Students create butterfly gardenPublished 10:04pm Tuesday, November 13, 2012
Thanks to the initiative of a group of first-grade girls, Northern Shores Elementary School recently unveiled a butterfly garden.Christianity
Eight students now in second grade — Skylar Hartgerink, Abigail Austin, Jordan Shipe, Catelyn Taylor, Molly Dodge, Yvonne Stinson, LaToya Lawhorn and Celeste Moore — brought the garden idea directly to principal Tara Moore.
“They came to me last year, when in first grade, and they drafted a letter (about) how they would like to start a butterfly garden, and even did research to see what plants would attract butterflies,” Moore said. “They would schedule appointments to discuss the layout. They were very professional … they would call or come by the office to schedule a meeting.”
The area earmarked for the garden, next to the bus ramp, was cleared of some bushes during the summer, Moore said.
The students’ parents then organized donations of plants and materials and got to work during September and October.
“Members got together and did a lot of legwork in the community getting donations,” Moore said.
Two large flowerbeds include a blue bird bath, a butterfly stepping stone and a bench.
The girls devised four garden rules: Do not walk on the flowers; Do not talk too loud; Watch out for caterpillars and butterflies; and Do not touch cocoons or chrysalis.
Moore said that the girls had been studying plants for the Standards of Learning and “are very creative.
“In the past they have had a school garden. I think they just came up with it in their own, maybe spurred by class lessons.”

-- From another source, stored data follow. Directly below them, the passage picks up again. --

<file path="config.mk">
export PLATFORM = sky130hd
export DESIGN_NAME = tw_bus_cond
export DESIGN_NICKNAME = d
export VERILOG_FILES = /design/src/rtl/tw_cond_pkg.sv /design/src/rtl/tw_sync.sv /design/src/rtl/tw_glitch_filt.sv /design/src/rtl/tw_cond_detect.sv /design/src/rtl/tw_hold_timer.sv /design/src/rtl/tw_bus_cond.sv
export SDC_FILE = /design/constraint.sdc
export NUM_CORES = 1
export LEC_CHECK = 0
export ABC_AREA = 1
export BUFFER_PORTS_ARGS = -buffer_cell sky130_fd_sc_hd__clkbuf_2
export CAP_MARGIN = 20
export CORE_MARGIN = 5
export CORE_UTILIZATION = 47
export CTS_CLUSTER_SIZE = 14
export DETAILED_ROUTE_END_ITERATION = 10
export PLACE_DENSITY = 0.71
export SLEW_MARGIN = 5
export SYNTH_ARGS = -nofsm -noshare
export SYNTH_HDL_FRONTEND = slang
export SYNTH_SLANG_ARGS = --single-unit
</file>
<file path="constraint.sdc">
create_clock -name clk -period 1.1 [get_ports clk]
set_input_delay 0.22 -clock clk [delete_from_list [all_inputs] [get_ports clk]]
set_output_delay 0.22 -clock clk [all_outputs]
set_load 0.02 [all_outputs]
</file>
<file path="src/rtl/tw_cond_pkg.sv">
package tw_cond_pkg;

   // Level both bus lines rest at when nothing drives them
   localparam logic LINE_IDLE = 1'b1;

   // Event strobes derived from the filtered lines
   typedef struct packed {
      logic start;
      logic stop;
      logic rise;
      logic fall;
   } tw_evt_t;

   // Index of each line inside the conditioning array
   localparam int IDX_SCL = 0;
   localparam int IDX_SDA = 1;
   localparam int N_LINES = 2;

endpackage

</file>
<file path="src/rtl/tw_sync.sv">
module tw_sync #(
   parameter int   STAGES  = 2,
   parameter logic RST_VAL = 1'b1
) (
   input  logic clk,
   input  logic rst_n,
   input  logic d,
   output logic q
);
   logic [STAGES-1:0] chain;

   always_ff @(posedge clk or negedge rst_n) begin
      if (!rst_n) chain <= {STAGES{RST_VAL}};
      else        chain <= {chain[STAGES-2:0], d};
   end

   assign q = chain[STAGES-1];
endmodule

</file>
<file path="src/rtl/tw_glitch_filt.sv">
module tw_glitch_filt #(
   parameter int   FILT_CYC = 4,
   parameter logic RST_VAL  = 1'b1
) (
   input  logic clk,
   input  logic rst_n,
   input  logic d,
   output logic q
);
   generate
      if (FILT_CYC <= 1) begin : g_pass
         // window of one sample: a plain register
         always_ff @(posedge clk or negedge rst_n) begin
            if (!rst_n) q <= RST_VAL;
            else        q <= d;
         end
      end else begin : g_count
         localparam int CW = $clog2(FILT_CYC);
         localparam logic [CW-1:0] LAST = CW'(FILT_CYC - 1);
         logic [CW-1:0] run;

         // count consecutive samples that differ from the held level
         always_ff @(posedge clk or negedge rst_n) begin
            if (!rst_n) begin
               q   <= RST_VAL;
               run <= '0;
            end else if (d == q) begin
               run <= '0;
            end else if (run == LAST) begin
               q   <= d;
               run <= '0;
            end else begin
               run <= run + CW'(1);
            end
         end
      end
   endgenerate
endmodule

</file>
<file path="src/rtl/tw_cond_detect.sv">
module tw_cond_detect
   import tw_cond_pkg::*;
(
   input  logic    clk,
   input  logic    rst_n,
   input  logic    scl_f,
   input  logic    sda_f,
   output tw_evt_t evt,
   output logic    busy
);
   logic scl_p;
   logic sda_p;
   logic scl_held_hi;

   always_ff @(posedge clk or negedge rst_n) begin
      if (!rst_n) begin
         scl_p <= LINE_IDLE;
         sda_p <= LINE_IDLE;
      end else begin
         scl_p <= scl_f;
         sda_p <= sda_f;
      end
   end

   // clock high now and one cycle ago: any data move is a condition
   assign scl_held_hi = scl_f & scl_p;

   always_comb begin
      evt.start = scl_held_hi &  sda_p & ~sda_f;
      evt.stop  = scl_held_hi & ~sda_p &  sda_f;
      evt.rise  =  scl_f & ~scl_p;
      evt.fall  = ~scl_f &  scl_p;
   end

   always_ff @(posedge clk or negedge rst_n) begin
      if (!rst_n)         busy <= 1'b0;
      else if (evt.start) busy <= 1'b1;
      else if (evt.stop)  busy <= 1'b0;
   end
endmodule

</file>
<file path="src/rtl/tw_hold_timer.sv">
module tw_hold_timer #(
   parameter int HOLD_CYC = 16
) (
   input  logic clk,
   input  logic rst_n,
   input  logic scl_lvl,
   input  logic scl_fall,
   input  logic tx_req,
   output logic pull
);
   localparam int TW = $clog2(HOLD_CYC + 1);
   localparam logic [TW-1:0] LOAD = TW'(HOLD_CYC);

   logic [TW-1:0] tmr;
   logic          open_win;

   always_ff @(posedge clk or negedge rst_n) begin
      if (!rst_n)          tmr <= '0;
      else if (scl_fall)   tmr <= LOAD;
      else if (tmr != '0)  tmr <= tmr - TW'(1);
   end

   // drive may move only with the clock low and the hold spent
   assign open_win = ~scl_lvl & ~scl_fall & (tmr == '0);

   always_ff @(posedge clk or negedge rst_n) begin
      if (!rst_n)        pull <= 1'b0;
      else if (open_win) pull <= tx_req;
   end
endmodule

</file>
<file path="src/rtl/tw_bus_cond.sv">
module tw_bus_cond
   import tw_cond_pkg::*;
#(
   parameter int SYNC_STAGES = 2,
   parameter int FILT_CYC    = 4,
   parameter int HOLD_CYC    = 16
) (
   input  logic clk,
   input  logic rst_n,
   input  logic scl_in,
   input  logic sda_in,
   input  logic tx_sda_low,
   output logic scl_lvl,
   output logic sda_lvl,
   output logic start_stb,
   output logic stop_stb,
   output logic scl_rise_stb,
   output logic scl_fall_stb,
   output logic bus_busy,
   output logic sda_pull
);
   generate
      if (SYNC_STAGES < 2) begin : g_bad_sync
         $error("tw_bus_cond: SYNC_STAGES must be at least 2");
      end
      if (FILT_CYC < 1) begin : g_bad_filt
         $error("tw_bus_cond: FILT_CYC must be at least 1");
      end
      if (HOLD_CYC < 1) begin : g_bad_hold
         $error("tw_bus_cond: HOLD_CYC must be at least 1");
      end
   endgenerate

   logic [N_LINES-1:0] raw;
   logic [N_LINES-1:0] synced;
   logic [N_LINES-1:0] filt;
   logic               scl_s;
   logic               sda_s;
   tw_evt_t            evt;

   assign raw[IDX_SCL] = scl_in;
   assign raw[IDX_SDA] = sda_in;

   generate
      for (genvar i = 0; i < N_LINES; i++) begin : g_line
         tw_sync #(
            .STAGES  (SYNC_STAGES),
            .RST_VAL (LINE_IDLE)
         ) u_sync (
            .clk   (clk),
            .rst_n (rst_n),
            .d     (raw[i]),
            .q     (synced[i])
         );

         tw_glitch_filt #(
            .FILT_CYC (FILT_CYC),
            .RST_VAL  (LINE_IDLE)
         ) u_filt (
            .clk   (clk),
            .rst_n (rst_n),
            .d     (synced[i]),
            .q     (filt[i])
         );
      end
   endgenerate

   assign scl_s   = synced[IDX_SCL];
   assign sda_s   = synced[IDX_SDA];
   assign scl_lvl = filt[IDX_SCL];
   assign sda_lvl = filt[IDX_SDA];

   tw_cond_detect u_det (
      .clk   (clk),
      .rst_n (rst_n),
      .scl_f (scl_lvl),
      .sda_f (sda_lvl),
      .evt   (evt),
      .busy  (bus_busy)
   );

   assign start_stb    = evt.start;
   assign stop_stb     = evt.stop;
   assign scl_rise_stb = evt.rise;
   assign scl_fall_stb = evt.fall;

   tw_hold_timer #(
      .HOLD_CYC (HOLD_CYC)
   ) u_hold (
      .clk      (clk),
      .rst_n    (rst_n),
      .scl_lvl  (scl_lvl),
      .scl_fall (scl_fall_stb),
      .tx_req   (tx_sda_low),
      .pull     (sda_pull)
   );
endmodule

</file>
==> impl_metrics.py <==
metrics = {
    "timing": {
        "slew_viol_final": 0,
        "tightest_slew_ns": 0.452,
        "period_needed_ns": 1.47,
        "setup_viol": 11,
        "rsz0062_at_grt": "true",
        "final_hold_viol_count": 0,
        "fin_ws_ns": -0.366,
        "slew_headroom_pct": 69.9,
        "setup_tns_ns": -2.51,
        "clock.fmax_ghz": 0.682,
        "clock_skew_ns": 0.00329,
        "timing.final.crit_share_pct": 133,
    },
    "routing": {
        "drt_iter0_drc": 8,
        "routedWlPerCell_um": 12.4,
        "dr_total_vias": 607,
        "vias_per_cell": 4.93,
        "drtPass1Iterations": 4,
        "drt_wl_total_mm": 1.52,
        "ant_nets": 0,
        "post-route-drc-count": 0,
    },
    "finish": {
        "drive_above_1_share_pct": 56.1,
        "antenna_cells": 0,
        "fillCellCount": 105,
        "final_cell_mix": "nand2_1 (11), dfrtp_1 (11), buf_4 (11)",
        "nets": 116,
        "area_delta_synth_final_pct": 52.5,
    },
    "yosys": {
        "avgSynthCellArea_um2": 10.4,
        "synth_nets": 84,
        "synthesis.instances": 76,
        "ys_seq_elements": 19,
        "netlist_area_um2": 788,
        "yosysWarnings": 0,
        "ys_types": 18,
        "synth_seq_area_share_pct": 61.6,
    },
    "worst_setup_path": {
        "path_cells": "buf_12 -> nand2_8 -> inv_6 -> buf_8",
        "rrSetupSlack_ns": -0.16,
        "max_stage_delay_ns": 0.62,
        "regToRegEndpoint": "u_hold.tmr[0]$_DFFE_PN0P_",
        "crit_path_end_kind": "output port",
        "arrival_ns": 1.25,
        "critPathMaxFanout": 4,
        "worstPathRequired_ns": 0.88,
        "r2r-start": "u_det.scl_p$_DFF_PN1_",
        "reg2regPathDepth": 6,
        "slowest_stage": "dfstp_2",
        "cp-start-kind": "register",
        "criticalPathCategory": "register to output port",
    },
    "die": {
        "die_h_um": 51.0,
        "ios": 13,
        "dieArea_um2": 2600,
        "die_x_um": 51.0,
        "start_util_pct": 51.1,
        "rows": 14,
        "coreArea_um2": 1540,
    },
    "placed_design": {
        "hpwl_um": 951,
        "portBuffers": 12,
        "gp_congestion": 0.716,
    },
    "worst_hold_path": {
        "hp-class": "primary input to register",
        "whs_endpoint": "u_hold.pull$_DFFE_PN0P_",
        "hp-start": "tx_sda_low",
        "hold-path-cell-count": 3,
    },
    "power": {
        "p_comb_share_pct": 54.6,
        "ir_drop_v": 0.00169,
        "clkPwrFrac_pct": 9.9,
        "power_mw": 3.53,
        "power_density_nw_per_um2": 2940,
        "p_switching_mw": 1.43,
        "p_seq_share_pct": 35.5,
        "swShare_pct": 40.6,
        "p_leak_nw": 0.580,
        "p_int_mw": 2.10,
    },
    "global_route": {
        "grt_usage_pct": 13.8,
        "antenna_found_initial": 0,
        "grt_pass1_wl_mm": 2.68,
        "grt_max_degree": 20,
        "grt_pass1_vias": 621,
        "grt_overflow": 0,
    },
    "clock_network": {
        "cts.clk_slew.worst_paths_ns": 0.11,
        "insertion_delay_ns": 0.29,
        "cts-root-buf": "clkbuf_4",
        "clock_path_buffers": 2,
        "cts.sinks": 19,
        "h-tree-depth": 1,
        "numCtsBuffers": 3,
        "cts_tree": "done",
    },
    "outcome": {
        "violations": "setup timing",
        "outcome": "finished with violations",
    },
    "job": {
        "cap_violations": 0,
    },
}
cell families (layout without fill, tap and decap cells):
family                     after synthesis  in the layout  synth area share [%]
and+or+nand+nor                         36             36                  22.2
DFF                                     19             19                  61.6
buffers and inverters                   11             42                  5.56
AOI/OAI and AO/OA                        4              4                  2.54
adders and majority gates                3              3                  4.76
xor gates and xnor gates                 3              3                  3.33
registers in the layout (all words and copies together), names as in the netlist:
| name | flops |
|---|---|
| g_line.u_sync.chain | 4 |
| u_hold.tmr | 5 |
| g_line.u_filt.q | 2 |
| u_hold.pull | 1 |
| u_det.scl_p | 1 |
| u_det.busy | 1 |
| g_line.u_filt.g_count.run | 4 |
| u_det.sda_p | 1 |
power groups by stage:
| stage | Sequential, mW | Clock, mW | Combinational, mW |
|---|---|---|---|
| 3_3_place_gp | 1.21 | 0 | 1.27 |
| 6_report | 1.25 | 0.350 | 1.93 |
| 3_5_place_dp | 1.22 | 0 | 1.30 |
| 5_1_grt | 1.29 | 0.411 | 2.13 |
| 2_1_floorplan | 1.32 | 0 | 0.733 |
| 4_1_cts | 1.23 | 0.365 | 1.61 |
critical path, delay by kind of cell, from the launching register on:
family	cells	cell delay [ns]
buffers and inverters	3	0.29
flip-flops	1	0.62
AND/OR/NAND/NOR	1	0.05
final cells by class:
class	instances	area, um2	area share [%]
tap	16	20.0	1.66
sequential	19	485	40.4
clock buffer	3	22.5	1.87
multi-input combinational	46	369	30.7
timing repair buffer	27	251	20.9
clock inverter	1	7.51	0.624
inverter	11	46.3	3.85
worst max path at each step:
stage / depth (start not counted) / endpoint / startpoint
finish: 4 / scl_fall_stb / u_det.scl_p$_DFF_PN1_
global route: 4 / scl_fall_stb / u_det.scl_p$_DFF_PN1_
CTS: 4 / scl_fall_stb / u_det.scl_p$_DFF_PN1_
detailed placement: 3 / stop_stb / u_det.scl_p$_DFF_PN1_
global placement: 3 / stop_stb / u_det.scl_p$_DFF_PN1_
floorplan: 2 / stop_stb / g_line[0].u_filt.q$_DFFE_PN1P_
what timing repair did:
action | CTS | global route
hold buffers | 3 | 0
resized for setup | 16 | 26
gates cloned | 0 | 0
pin swaps | 1 | 4
hold endpoints to repair | 13 | 0
setup endpoints to repair | 12 | 17
buffers inserted | 2 | 3
per-layer routing:
metal  part of all wire, %  routed length (um)  vias up  GRT usage (%)
met5                     0                   0        -              0
met4                   2.2                  33        0           6.81
met3                   4.9                  75        2           3.78
met2                    52                 786       15           22.1
met1                    41                 625      286           17.0
li1                      -                   -      304              -
synthesized netlist by cell type:
| master | count | area (um2) |
|---|---|---|
| ha_1 | 3 | 37.5 |
| inv_4 | 1 | 6.26 |
| xnor2_1 | 2 | 17.5 |
| xor2_1 | 1 | 8.76 |
| nand2_4 | 1 | 11.3 |
| dfstp_2 | 8 | 210 |
| inv_1 | 8 | 30.0 |
| nor2_1 | 10 | 37.5 |
| o21ai_1 | 4 | 20.0 |
| nand2_1 | 12 | 45.0 |
| inv_2 | 2 | 7.51 |
| dfrtp_1 | 11 | 275 |
| nand4_1 | 3 | 18.8 |
| nand3_2 | 1 | 10.0 |
| nor2_4 | 1 | 11.3 |
| nor3_1 | 2 | 10.0 |
| nand3_1 | 5 | 25.0 |
| nor2_2 | 1 | 6.26 |
through the flow:
step	instance area (um2)	setup WS [ns]	util [%]	std cells	hold WS, ns
3_5_place_dp	948	-0.108	61.5	112	0.187
5_1_grt	1200	-0.428	78.0	123	0.150
3_3_place_gp	948	-0.0645	61.5	112	0.190
2_1_floorplan	808	-0.0541	-	76	-0.0756
6_report	1200	-0.366	78.0	123	0.162
4_1_cts	1110	-0.406	72.2	121	0.158
Power figures use the tool's default switching activity.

One of the girls, from a military family, will be moving away from the area in December, which encouraged the team to “bring the project into fruition” as quickly as possible, Moore added.
“When it first was planted, it was amazing the number of butterflies that were attracted to it. The girls saw some of the butterflies — they were ecstatic.”
Being beside the bus ramp, the new garden is in a high-traffic area for students. But Moore says the children have all taken a degree of ownership in the garden.
“If one student accidentally stepped into it, they would tell them to stay on the path,” she said.